- [Your goal] The lines to reproduce run from the one containing "localparam logic signed [ZW-1:0] TwoPiQ30" through the end of the records below. Reproduce them exactly and add nothing.

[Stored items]
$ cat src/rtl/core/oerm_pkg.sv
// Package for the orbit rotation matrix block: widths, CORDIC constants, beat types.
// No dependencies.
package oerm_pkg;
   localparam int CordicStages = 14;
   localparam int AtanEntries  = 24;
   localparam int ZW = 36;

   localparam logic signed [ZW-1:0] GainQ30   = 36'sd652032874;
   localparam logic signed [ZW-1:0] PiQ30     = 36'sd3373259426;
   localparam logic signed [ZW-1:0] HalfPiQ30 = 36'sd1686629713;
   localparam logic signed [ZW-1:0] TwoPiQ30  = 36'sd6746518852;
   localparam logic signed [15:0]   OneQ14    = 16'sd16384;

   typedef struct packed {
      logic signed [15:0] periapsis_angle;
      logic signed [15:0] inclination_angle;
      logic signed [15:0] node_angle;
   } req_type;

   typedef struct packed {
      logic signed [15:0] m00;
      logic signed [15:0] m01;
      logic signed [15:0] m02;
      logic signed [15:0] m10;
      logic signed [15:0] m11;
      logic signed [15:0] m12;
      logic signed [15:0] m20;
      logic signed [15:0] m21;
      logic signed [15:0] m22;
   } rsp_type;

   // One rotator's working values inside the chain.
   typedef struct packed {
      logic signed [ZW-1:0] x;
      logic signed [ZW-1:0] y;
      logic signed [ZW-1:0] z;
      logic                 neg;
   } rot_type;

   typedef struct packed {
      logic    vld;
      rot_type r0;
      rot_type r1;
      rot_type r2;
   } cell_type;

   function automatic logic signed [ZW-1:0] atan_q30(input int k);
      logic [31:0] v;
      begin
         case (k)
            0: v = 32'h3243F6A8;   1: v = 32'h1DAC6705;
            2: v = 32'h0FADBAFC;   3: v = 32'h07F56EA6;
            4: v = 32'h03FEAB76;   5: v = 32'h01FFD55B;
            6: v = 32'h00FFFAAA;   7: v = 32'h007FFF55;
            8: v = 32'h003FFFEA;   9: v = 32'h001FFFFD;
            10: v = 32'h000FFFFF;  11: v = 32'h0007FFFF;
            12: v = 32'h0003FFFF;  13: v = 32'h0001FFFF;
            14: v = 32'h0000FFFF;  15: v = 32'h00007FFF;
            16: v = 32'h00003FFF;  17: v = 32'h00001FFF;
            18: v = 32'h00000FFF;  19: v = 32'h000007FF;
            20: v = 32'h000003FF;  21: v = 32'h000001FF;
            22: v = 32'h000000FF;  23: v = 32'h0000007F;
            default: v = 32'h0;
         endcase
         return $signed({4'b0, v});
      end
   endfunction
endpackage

- [Exercise response]
   localparam logic signed [ZW-1:0] TwoPiQ30  = 36'sd6746518852;
   localparam logic signed [15:0]   OneQ14    = 16'sd16384;

   typedef struct packed {
      logic signed [15:0] periapsis_angle;
      logic signed [15:0] inclination_angle;
      logic signed [15:0] node_angle;
   } req_type;

   typedef struct packed {
      logic signed [15:0] m00;
      logic signed [15:0] m01;
      logic signed [15:0] m02;
      logic signed [15:0] m10;
      logic signed [15:0] m11;
      logic signed [15:0] m12;
      logic signed [15:0] m20;
      logic signed [15:0] m21;
      logic signed [15:0] m22;
   } rsp_type;

   // One rotator's working values inside the chain.
   typedef struct packed {
      logic signed [ZW-1:0] x;
      logic signed [ZW-1:0] y;
      logic signed [ZW-1:0] z;
      logic                 neg;
   } rot_type;

   typedef struct packed {
      logic    vld;
      rot_type r0;
      rot_type r1;
      rot_type r2;
   } cell_type;

   function automatic logic signed [ZW-1:0] atan_q30(input int k);
      logic [31:0] v;
      begin
         case (k)
            0: v = 32'h3243F6A8;   1: v = 32'h1DAC6705;
            2: v = 32'h0FADBAFC;   3: v = 32'h07F56EA6;
            4: v = 32'h03FEAB76;   5: v = 32'h01FFD55B;
            6: v = 32'h00FFFAAA;   7: v = 32'h007FFF55;
            8: v = 32'h003FFFEA;   9: v = 32'h001FFFFD;
            10: v = 32'h000FFFFF;  11: v = 32'h0007FFFF;
            12: v = 32'h0003FFFF;  13: v = 32'h0001FFFF;
            14: v = 32'h0000FFFF;  15: v = 32'h00007FFF;
            16: v = 32'h00003FFF;  17: v = 32'h00001FFF;
            18: v = 32'h00000FFF;  19: v = 32'h000007FF;
            20: v = 32'h000003FF;  21: v = 32'h000001FF;
            22: v = 32'h000000FF;  23: v = 32'h0000007F;
            default: v = 32'h0;
         endcase
         return $signed({4'b0, v});
      end
   endfunction
endpackage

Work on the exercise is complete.